Those breaches included:
- Shields Health Service suffering a cyber attack involving compromise of 2 million records;
- a human error in the form of an unauthorised person making available 2 million records on a hacking forum. The information offered was first and last name, Social Security number; Medicare beneficiary identification number; date of birth; address and contact information; and health insurance information
- .Baptist Medical Center and Resolute Health Hospital suffered a cyber attack involving 1,254,534 records. The information accessed included some or all of demographic information such as full name, date of birth, and address, Social Security number, health insurance information, such as name of insurer/government payor, policy and/or group numbe, medical information, such as medical record number, dates of service, provider and facility names, chief complaint or reason for visit, and other visit, procedure and diagnosis information; and billing and claims information, such as account and/or claim status, billing and diagnostic codes, and payor information.
- Flagstar Bank has data breach impacting 1.5 million customers.

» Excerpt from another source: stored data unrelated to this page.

==> src/rtl/soc_input_pkg.sv <==
// Shared types and default configuration for the SoC input conditioning stage.
// Key debouncer state encoding plus default timing constants.
package soc_input_pkg;

   typedef enum logic [1:0] {
      RELEASED,
      PRESS_CHK,
      PRESSED,
      RELEASE_CHK
   } key_state_t;

   localparam int DEBOUNCE_CYCLES_DEF = 500000;
   localparam int SYNC_STAGES_DEF     = 2;
   localparam int SW_WIDTH_DEF        = 8;

endpackage

==> src/rtl/soc_input_conditioner_sync.sv <==
// Multi-flop synchroniser bringing an asynchronous vector into the clk_i domain.
// Every stage resets to RESET_VAL so the far side sees an idle level during reset.
module bit_synchronizer
   import soc_input_pkg::*;
#(
   parameter int               WIDTH     = 1,
   parameter int               STAGES    = SYNC_STAGES_DEF,
   parameter logic [WIDTH-1:0] RESET_VAL = '0
) (
   input  logic             clk_i,
   input  logic             rst_i,
   input  logic [WIDTH-1:0] d_i,
   output logic [WIDTH-1:0] q_o
);

   logic [WIDTH-1:0] sync_q [STAGES];

   always_ff @(posedge clk_i or posedge rst_i) begin
      if (rst_i) begin
         for (int i = 0; i < STAGES; i++) begin
            sync_q[i] <= RESET_VAL;
         end
      end else begin
         sync_q[0] <= d_i;
         for (int i = 1; i < STAGES; i++) begin
            sync_q[i] <= sync_q[i-1];
         end
      end
   end

   assign q_o = sync_q[STAGES-1];

endmodule

==> src/rtl/soc_input_conditioner.sv <==
// Synchronises and debounces the accumulate key and conditions the switch vector.
// Optional macro SWITCH_DEBOUNCE_EN adds a stability filter on the switch vector.
module soc_input_conditioner
   import soc_input_pkg::*;
#(
   parameter int SW_WIDTH        = SW_WIDTH_DEF,
   parameter int SYNC_STAGES     = SYNC_STAGES_DEF,
   parameter int DEBOUNCE_CYCLES = DEBOUNCE_CYCLES_DEF
) (
   input  logic                clk_clk,
   input  logic                reset_reset,
   input  logic                key_accum_n,
   input  logic [SW_WIDTH-1:0] sw_raw,
   output logic                accumulate_button_export,
   output logic [SW_WIDTH-1:0] switch_wire_export,
   output logic                accum_press_pulse,
   output logic                accum_release_pulse
);

   localparam int                CNT_W   = $clog2(DEBOUNCE_CYCLES);
   localparam logic [CNT_W-1:0] CNT_MAX = CNT_W'(DEBOUNCE_CYCLES - 1);

   logic                ks;
   logic [SW_WIDTH-1:0] ss;

   bit_synchronizer #(
      .WIDTH     (1),
      .STAGES    (SYNC_STAGES),
      .RESET_VAL (1'b1)
   ) u_key_sync (
      .clk_i (clk_clk),
      .rst_i (reset_reset),
      .d_i   (key_accum_n),
      .q_o   (ks)
   );

   bit_synchronizer #(
      .WIDTH     (SW_WIDTH),
      .STAGES    (SYNC_STAGES),
      .RESET_VAL ('0)
   ) u_sw_sync (
      .clk_i (clk_clk),
      .rst_i (reset_reset),
      .d_i   (sw_raw),
      .q_o   (ss)
   );

   key_state_t       state_q, state_d;
   logic [CNT_W-1:0] cnt_q, cnt_d;
   logic             button_q, button_d;
   logic             press_q, press_d;
   logic             release_q, release_d;

   always_ff @(posedge clk_clk or posedge reset_reset) begin
      if (reset_reset) begin
         state_q   <= RELEASED;
         cnt_q     <= '0;
         button_q  <= 1'b1;
         press_q   <= 1'b0;
         release_q <= 1'b0;
      end else begin
         state_q   <= state_d;
         cnt_q     <= cnt_d;
         button_q  <= button_d;
         press_q   <= press_d;
         release_q <= release_d;
      end
   end

   // The CHK states exit on the terminal count, so cnt never needs to wrap.
   always_comb begin
      state_d   = state_q;
      cnt_d     = cnt_q;
      button_d  = button_q;
      press_d   = 1'b0;
      release_d = 1'b0;
      case (state_q)
         RELEASED: begin
            if (!ks) begin
               state_d = PRESS_CHK;
               cnt_d   = '0;
            end
         end
         PRESS_CHK: begin
            if (ks) begin
               state_d = RELEASED;
            end else if (cnt_q == CNT_MAX) begin
               state_d  = PRESSED;
               button_d = 1'b0;
               press_d  = 1'b1;
            end else begin
               cnt_d = cnt_q + CNT_W'(1);
            end
         end
         PRESSED: begin
            if (ks) begin
               state_d = RELEASE_CHK;
               cnt_d   = '0;
            end
         end
         RELEASE_CHK: begin
            if (!ks) begin
               state_d = PRESSED;
            end else if (cnt_q == CNT_MAX) begin
               state_d   = RELEASED;
               button_d  = 1'b1;
               release_d = 1'b1;
            end else begin
               cnt_d = cnt_q + CNT_W'(1);
            end
         end
         default: begin
            state_d = RELEASED;
         end
      endcase
   end

   logic [SW_WIDTH-1:0] sw_q;

`ifdef SWITCH_DEBOUNCE_EN
   logic [SW_WIDTH-1:0] cand_q, cand_d, sw_d;
   logic [CNT_W-1:0]    scnt_q, scnt_d;

   always_ff @(posedge clk_clk or posedge reset_reset) begin
      if (reset_reset) begin
         cand_q <= '0;
         scnt_q <= '0;
         sw_q   <= '0;
      end else begin
         cand_q <= cand_d;
         scnt_q <= scnt_d;
         sw_q   <= sw_d;
      end
   end

   // Any bit change reloads the candidate and restarts the whole vector.
   always_comb begin
      cand_d = cand_q;
      scnt_d = scnt_q;
      sw_d   = sw_q;
      if (ss != cand_q) begin
         cand_d = ss;
         scnt_d = '0;
      end else if (scnt_q == CNT_MAX) begin
         sw_d = cand_q;
      end else begin
         scnt_d = scnt_q + CNT_W'(1);
      end
   end
`else
   // Alignment stage keeps the same timing reference as the filtered build.
   logic [SW_WIDTH-1:0] sw_stage_q;

   always_ff @(posedge clk_clk or posedge reset_reset) begin
      if (reset_reset) begin
         sw_stage_q <= '0;
         sw_q       <= '0;
      end else begin
         sw_stage_q <= ss;
         sw_q       <= sw_stage_q;
      end
   end
`endif

   assign accumulate_button_export = button_q;
   assign accum_press_pulse        = press_q;
   assign accum_release_pulse      = release_q;
   assign switch_wire_export       = sw_q;

endmodule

- Yuma Regional Medical Center has ransomware attack affecting 700,000 patients;
- Perkins & Co suffered a data breach via an attack on a third party vendor, Netgain, which Perkins used for hosting its data in the cloud. A total of 354,647 records were compromised.
- Pegasus airlines leaked 6.5 terra bytes of personal information of flight crew. A total of 23 million records leaked. The information was left online.
- in Australia Icare, an insurer, leaked personal information relating to 193,000 injured workers to 587 employers and insurance brokers. The leak happened through a spreadsheet mistakenly attached to emails to wrong employers.
- in Japan a person doing work for Amagasaki city lost a USB storage device which had records of all of the city’s residents. He lost the device after having a drink or three at a restaurant.
- in Malaysia, the point of sale provider Storehub had a data leak exposing personal information of almost a million customers.
- there was a leak of gun owners personal information in California from the state’s Department of Justice. The information released included names, birthdates, gender, race, driver’s license numbers, addresses and criminal histories of people who were granted or denied permits to carry concealed weapons between 2011 and 2021.
- the insurer EMC National LIfe Company suffered a data breach involving 288,288 records.